In summary, as the air's CO2 content continues to rise, most of earth's woody species should respond by exhibiting enhanced rates of photosynthesis that will lead to the stimulation of belowground fungal development (increased fungal hyphal length and biomass) and activities (greater penetration of the soil, enhanced soil stability), leading ultimately to enhanced root uptake of important soil minerals and water.

References
Berntson, G.M. and Bazzaz, F.A.  1998.  Regenerating temperate forest mesocosms in elevated CO2: belowground growth and nitrogen cycling.  Oecologia 113: 115-125.

Godbold, D.L., Berntson, G.M. and Bazzaz, F.A.  1997.  Growth and mycorrhizal colonization of three North American tress species under elevated atmospheric CO2.  New Phytologist 137: 433-440.

Klironomos, J.N., Ursic, M., Rillig, M. and Allen, M.F.  1998.  Interspecific differences in the response of arbuscular mycorrhizal fungi to Artemisia tridentata grown under elevated atmospheric CO2.  New Phytologist 138: 599-605.

Rillig, M.C. and Allen, M.F.  1998.  Arbuscular mycorrhizae of Gutierrezia sarothrae and elevated carbon dioxide: evidence for shifts in C allocation to and within the mycobiont.  Soil Biology and Biochemistry 30: 2001-2008.

Rillig, M.C., Hernandez, G.Y. and Newton, P.C.D.  2000.  Arbuscular mycorrhizae respond to elevated atmospheric CO2 after long-term exposure: evidence from a CO2 spring in New Zealand supports the resource balance model.  Ecology Letters 3: 475-478.

Rouhier, H. and Read, D.J.  1998.  Plant and fungal responses to elevated atmospheric carbon dioxide in mycorrhizal seedlings of Pinus sylvestris.  Environmental and Experimental Botany 40: 237-246.

Rouhier, H. and Read, D.  1999.  Plant and fungal responses to elevated atmospheric CO2 in mycorrhizal seedlings of Betula pendula.  Environmental and Experimental Botany 42: 231-241.

Rygiewicz, P.T., Martin, K.J. and Tuininga, A.R.  2000.  Morphotype community structure of ectomycorrhizas on Douglas fir (Pseudotsuga menziesii Mirb.
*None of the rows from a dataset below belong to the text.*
===== src/sv/wbps_pkg.sv =====
`default_nettype none

package wbps_pkg;

    localparam int MAX_PATTERN = 16;
    localparam int OFFSET_BITS = 32;
    localparam int REG_BYTES   = 16;
    localparam int EFF_MAX     = (MAX_PATTERN < REG_BYTES) ? MAX_PATTERN : REG_BYTES;
    localparam int LEN_W       = $clog2(MAX_PATTERN + 1);
    localparam int CFG_LEN_W   = 5;
    localparam int OFF_OUT_W   = 32;
    localparam int APB_DW      = 64;
    localparam int APB_AW      = 5;

    typedef enum logic [1:0] {
        REG_PAT_LOW,
        REG_PAT_HIGH,
        REG_PAT_LEN,
        REG_WILDCARD
    } t_reg_idx;

    typedef struct packed {
        logic [7:0] data_byte;
        logic       last_byte;
    } t_in_word;

    typedef struct packed {
        logic                 found;
        logic [OFF_OUT_W-1:0] match_offset;
    } t_out_word;

endpackage

`default_nettype wire


===== src/sv/wbps_cell.sv =====
`default_nettype none

// One window position: holds a byte, passes it on, and checks the byte that
// arrives this cycle against its pattern byte (a wildcard or inactive cell always hits).
module wbps_cell
    import wbps_pkg::*;
(
    input  wire logic       i_clk,
    input  wire logic       i_shift,
    input  wire logic [7:0] i_byte,
    input  wire logic [7:0] i_pat,
    input  wire logic [7:0] i_wild,
    input  wire logic       i_active,
    output logic      [7:0] o_byte,
    output logic            o_hit
);

    logic [7:0] r_byte;

    always_ff @(posedge i_clk) begin
        if (i_shift) begin
            r_byte <= i_byte;
        end
    end

    assign o_byte = r_byte;
    assign o_hit  = !i_active || (i_pat == i_wild) || (i_byte == i_pat);

endmodule

`default_nettype wire


===== src/sv/wildcard_byte_pattern_search.sv =====
// Wildcard byte pattern search.
// Input channel (i_in_valid / o_in_stall / i_in_word): one byte of a memory
// region per word, last_byte set on the region's final byte.
// Output channel (o_out_valid / i_out_stall / o_out_word): at most one word per
// region: found = 1 with the match start offset on the first match, or
// found = 0, offset 0, at the last byte when nothing matched.
// Configuration through the APB port: pattern bytes at 0x00 and 0x08, length
// at 0x10, wildcard value at 0x18; pready is tied high.
// Throughput is one byte per cycle while o_in_stall is low: the window is a
// chain of byte cells that all compare in parallel in the cycle a byte is taken.
// A result is registered: it is in the output register the cycle after the
// byte that causes it is accepted.
// While a result waits in the output register and the receiver stalls,
// o_in_stall is high; in the cycle the result is taken, a new byte can be taken too.
// Reset clears the registers, the byte count and the output valid flag; the
// block takes bytes as soon as reset is released.
`default_nettype none

module wildcard_byte_pattern_search
    import wbps_pkg::*;
(
    input  wire logic              i_clk,
    input  wire logic              i_rst_n,
    input  wire logic              i_in_valid,
    output logic                   o_in_stall,
    input  wire t_in_word          i_in_word,
    output logic                   o_out_valid,
    input  wire logic              i_out_stall,
    output t_out_word              o_out_word,
    input  wire logic              psel,
    input  wire logic              penable,
    input  wire logic              pwrite,
    input  wire logic [APB_AW-1:0] paddr,
    input  wire logic [APB_DW-1:0] pwdata,
    output logic      [APB_DW-1:0] prdata,
    output logic                   pready
);

    logic [63:0]            r_pat_low;
    logic [63:0]            r_pat_high;
    logic [CFG_LEN_W-1:0]   r_pat_len;
    logic [7:0]             r_wild;
    logic [OFFSET_BITS-1:0] r_cnt;
    logic                   r_reported;
    logic                   r_out_valid;
    t_out_word              r_out_word;

    logic [OFFSET_BITS-1:0] n_cnt;
    logic                   n_reported;
    logic                   n_out_valid;
    t_out_word              n_out_word;

    t_reg_idx                 reg_idx;
    logic                     cfg_wr;
    logic                     accept;
    logic                     shift;
    logic [LEN_W-1:0]         eff_len;
    logic [LEN_W-1:0]         len_gap;
    logic [127:0]             pattern;
    logic [MAX_PATTERN*8-1:0] pat_rev;
    logic [MAX_PATTERN*8-1:0] pat_aligned;
    logic [OFFSET_BITS-1:0]   cnt_inc;
    logic [OFFSET_BITS-1:0]   offset;
    logic                     hit;
    logic [MAX_PATTERN-1:0]   cell_hit;
    logic [7:0]               win [MAX_PATTERN];

    // ---------------- configuration port ----------------
    assign pready  = 1'b1;
    assign reg_idx = t_reg_idx'(paddr[APB_AW-1:3]);
    assign cfg_wr  = psel && penable && pwrite && pready;

    always_comb begin
        unique case (reg_idx)
            REG_PAT_LOW:  prdata = r_pat_low;
            REG_PAT_HIGH: prdata = r_pat_high;
            REG_PAT_LEN:  prdata = APB_DW'(r_pat_len);
            REG_WILDCARD: prdata = APB_DW'(r_wild);
            default:      prdata = '0;
        endcase
    end

    // ---------------- pattern alignment ----------------
    // Cell k checks the byte k positions back; it must see pattern byte len-1-k.
    // Reverse the pattern, then shift it down by the unused length.
    assign pattern = {r_pat_high, r_pat_low};
    assign eff_len = (r_pat_len > CFG_LEN_W'(EFF_MAX)) ? LEN_W'(EFF_MAX)
                                                        : LEN_W'(r_pat_len);
    assign len_gap = LEN_W'(EFF_MAX) - eff_len;

    for (genvar j = 0; j < MAX_PATTERN; j++) begin : g_rev
        if (j < EFF_MAX) begin : g_used
            assign pat_rev[8*j +: 8] = pattern[8*(EFF_MAX-1-j) +: 8];
        end else begin : g_unused
            assign pat_rev[8*j +: 8] = 8'h00;
        end
    end

    assign pat_aligned = pat_rev >> {len_gap, 3'b000};

    // ---------------- window cells ----------------
    assign accept = i_in_valid && !o_in_stall;
    assign shift  = accept && !r_reported;

    for (genvar k = 0; k < MAX_PATTERN; k++) begin : g_cell
        logic [7:0] cell_in;
        if (k == 0) begin : g_head
            assign cell_in = i_in_word.data_byte;
        end else begin : g_body
            assign cell_in = win[k-1];
        end
        wbps_cell u_cell (
            .i_clk    (i_clk),
            .i_shift  (shift),
            .i_byte   (cell_in),
            .i_pat    (pat_aligned[8*k +: 8]),
            .i_wild   (r_wild),
            .i_active (LEN_W'(k) < eff_len),
            .o_byte   (win[k]),
            .o_hit    (cell_hit[k])
        );
    end

    // ---------------- count, match and result ----------------
    assign cnt_inc = (r_cnt == '1) ? r_cnt : r_cnt + 1'b1;
    assign hit     = (&cell_hit) && (cnt_inc >= OFFSET_BITS'(eff_len));
    assign offset  = (eff_len == '0) ? '0 : cnt_inc - OFFSET_BITS'(eff_len);

    always_comb begin
        n_cnt       = r_cnt;
        n_reported  = r_reported;
        n_out_valid = r_out_valid && i_out_stall;
        n_out_word  = r_out_word;
        if (accept) begin
            if (r_reported) begin
                if (i_in_word.last_byte) begin
                    n_cnt      = '0;
                    n_reported = 1'b0;
                end
            end else if (hit) begin
                n_out_valid             = 1'b1;
                n_out_word.found        = 1'b1;
                n_out_word.match_offset = OFF_OUT_W'(offset);
                n_cnt                   = i_in_word.last_byte ? '0 : cnt_inc;
                n_reported              = !i_in_word.last_byte;
            end else if (i_in_word.last_byte) begin
                n_out_valid             = 1'b1;
                n_out_word.found        = 1'b0;
                n_out_word.match_offset = '0;
                n_cnt                   = '0;
            end else begin
                n_cnt = cnt_inc;
            end
        end
    end

    always_ff @(posedge i_clk) begin
        if (!i_rst_n) begin
            r_pat_low   <= '0;
            r_pat_high  <= '0;
            r_pat_len   <= '0;
            r_wild      <= '0;
            r_cnt       <= '0;
            r_reported  <= 1'b0;
            r_out_valid <= 1'b0;
        end else begin
            r_cnt       <= n_cnt;
            r_reported  <= n_reported;
            r_out_valid <= n_out_valid;
            if (cfg_wr) begin
                unique case (reg_idx)
                    REG_PAT_LOW:  r_pat_low  <= pwdata[63:0];
                    REG_PAT_HIGH: r_pat_high <= pwdata[63:0];
                    REG_PAT_LEN:  r_pat_len  <= pwdata[CFG_LEN_W-1:0];
                    REG_WILDCARD: r_wild     <= pwdata[7:0];
                    default:      ;
                endcase
            end
        end
    end

    always_ff @(posedge i_clk) begin
        r_out_word <= n_out_word;
    end

    assign o_in_stall  = r_out_valid && i_out_stall;
    assign o_out_valid = r_out_valid;
    assign o_out_word  = r_out_word;

endmodule

`default_nettype wire
### src/hw/rtl/sh_round_stage.sv
`timescale 1ns / 1ps

module sh_round_stage (
  input  logic               clk_i,
  input  logic               rst_ni,
  input  sh_pkg::stage_ctrl_t ctrl_i,
  input  sh_pkg::stage_t     stage_i,
  output sh_pkg::stage_t     stage_o
);

  logic           valid_q;
  sh_pkg::lanes_t lanes_d, lanes_q;
  sh_pkg::msg_t   msg_q;

  always_comb begin
    if (ctrl_i.round_en) begin
      lanes_d = sh_pkg::half_round(stage_i.lanes, ctrl_i.second_half);
    end else begin
      lanes_d = stage_i.lanes;
    end
  end

  always_ff @(posedge clk_i or negedge rst_ni) begin
    if (!rst_ni) begin
      valid_q <= 1'b0;
    end else if (ctrl_i.advance) begin
      valid_q <= stage_i.valid;
    end
  end

  always_ff @(posedge clk_i) begin
    if (ctrl_i.advance) begin
      lanes_q <= lanes_d;
      msg_q   <= stage_i.msg;
    end
  end

  assign stage_o = '{valid: valid_q, lanes: lanes_q, msg: msg_q};

endmodule

### config.mk
export PLATFORM = sky130hd
export DESIGN_NAME = sh_round_stage
export DESIGN_NICKNAME = d
export VERILOG_FILES = /design/src/hw/rtl/sh_pkg.sv /design/src/hw/rtl/sh_round_stage.sv
export SDC_FILE = /design/constraint.sdc
export NUM_CORES = 1
export LEC_CHECK = 0
export BUFFER_PORTS_ARGS = -buffer_cell sky130_fd_sc_hd__buf_2
export CAP_MARGIN = 20
export CELL_PAD_IN_SITES_DETAIL_PLACEMENT = 2
export CELL_PAD_IN_SITES_GLOBAL_PLACEMENT = 2
export CORE_MARGIN = 5
export CORE_UTILIZATION = 30
export CTS_CLUSTER_DIAMETER = 120
export DETAILED_ROUTE_END_ITERATION = 12
export HOLD_SLACK_MARGIN = 0.08
export PLACE_DENSITY = 0.72
export SYNTH_ARGS = -nofsm -noshare
export SYNTH_HDL_FRONTEND = slang
export SYNTH_SLANG_ARGS = --single-unit
### constraint.sdc
create_clock -name clk_i -period 2.35 [get_ports clk_i]
set_clock_uncertainty 0.15 [all_clocks]
set_input_delay 0 -clock clk_i [delete_from_list [all_inputs] [get_ports clk_i]]
set_output_delay 0 -clock clk_i [all_outputs]
set_load 0.005 [all_outputs]
--- src/hw/rtl/sh_pkg.sv ---
`timescale 1ns / 1ps

package sh_pkg;

  // round slots in the pipeline, one per possible round
  localparam int unsigned MaxCompRounds = 4;
  localparam int unsigned MaxFinRounds  = 8;

  // every round is split over two register stages
  localparam int unsigned Phase2Start = 2 * MaxCompRounds;
  localparam int unsigned FinStart    = 4 * MaxCompRounds;
  localparam int unsigned HalfStages  = FinStart + 2 * MaxFinRounds;

  localparam int unsigned CompCntW = 3;
  localparam int unsigned FinCntW  = 4;

  localparam int unsigned InDataW  = 96;
  localparam int unsigned OutDataW = 64;
  localparam int unsigned CfgDataW = 64;
  localparam int unsigned CfgAddrW = 5;

  localparam logic [63:0] SipC0 = 64'h736f6d6570736575;
  localparam logic [63:0] SipC1 = 64'h646f72616e646f6d;
  localparam logic [63:0] SipC2 = 64'h6c7967656e657261;
  localparam logic [63:0] SipC3 = 64'h7465646279746573;

  localparam logic [7:0]  MsgLenBytes = 8'd12;
  localparam int unsigned LenShift    = 56;
  localparam logic [63:0] FinalXor    = 64'hff;

  localparam logic [CompCntW-1:0] CompRoundsRst = CompCntW'(2);
  localparam logic [FinCntW-1:0]  FinRoundsRst  = FinCntW'(4);

  typedef enum logic [1:0] {
    RegKeyLow     = 2'd0,
    RegKeyHigh    = 2'd1,
    RegCompRounds = 2'd2,
    RegFinRounds  = 2'd3
  } cfg_reg_e;

  typedef struct packed {
    logic [63:0] v0;
    logic [63:0] v1;
    logic [63:0] v2;
    logic [63:0] v3;
  } lanes_t;

  typedef struct packed {
    logic [31:0] word_c;
    logic [31:0] word_b;
    logic [31:0] word_a;
  } msg_t;

  typedef struct packed {
    logic   valid;
    lanes_t lanes;
    msg_t   msg;
  } stage_t;

  typedef struct packed {
    logic advance;
    logic round_en;
    logic second_half;
  } stage_ctrl_t;

  typedef struct packed {
    logic [63:0]         key_low;
    logic [63:0]         key_high;
    logic [CompCntW-1:0] comp_rounds;
    logic [FinCntW-1:0]  fin_rounds;
  } cfg_t;

  function automatic logic [63:0] rotl(input logic [63:0] x, input int unsigned r);
    rotl = (x << r) | (x >> (64 - r));
  endfunction

  function automatic logic [63:0] first_block(input msg_t m);
    first_block = {m.word_b, m.word_a};
  endfunction

  function automatic logic [63:0] last_block(input msg_t m);
    last_block = (64'(MsgLenBytes) << LenShift) | 64'(m.word_c);
  endfunction

  // one half of a sipround: a single 64-bit add level per lane pair
  function automatic lanes_t half_round(input lanes_t s, input logic second_half);
    lanes_t r;
    r = s;
    if (!second_half) begin
      r.v0 = s.v0 + s.v1;
      r.v1 = rotl(s.v1, 13) ^ r.v0;
      r.v0 = rotl(r.v0, 32);
      r.v2 = s.v2 + s.v3;
      r.v3 = rotl(s.v3, 16) ^ r.v2;
    end else begin
      r.v0 = s.v0 + s.v3;
      r.v3 = rotl(s.v3, 21) ^ r.v0;
      r.v2 = s.v2 + s.v1;
      r.v1 = rotl(s.v1, 17) ^ r.v2;
      r.v2 = rotl(r.v2, 32);
    end
    half_round = r;
  endfunction

endpackage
Franco) seedlings grown under elevated atmospheric CO2 and temperature.  Oecologia 124: 299-308.

Staddon, P.L. and Fitter, A.H.  1998.  Does elevated atmospheric carbon dioxide affect arbuscular mycorrhizas?  Trends in Ecology and Evolution 13: 455-458.

Walker, R.F., Johnson, D.W., Geisinger, D.R. and Ball, J.T.  1998.  Growth and ectomycorrhizal colonization of ponderosa pine seedlings supplied different levels of atmospheric CO2 and soil N and P.  Forest Ecology and Management 109: 9-20.

Wiemken, V., Ineichen, K. and Boller, T.  2001.  Development of ectomycorrhizas in model beech-spruce ecosystems on siliceous and calcareous soil: a 4-year experiment with atmospheric CO2 enrichment and nitrogen fertilization.  Plant and Soil 234: 99-108.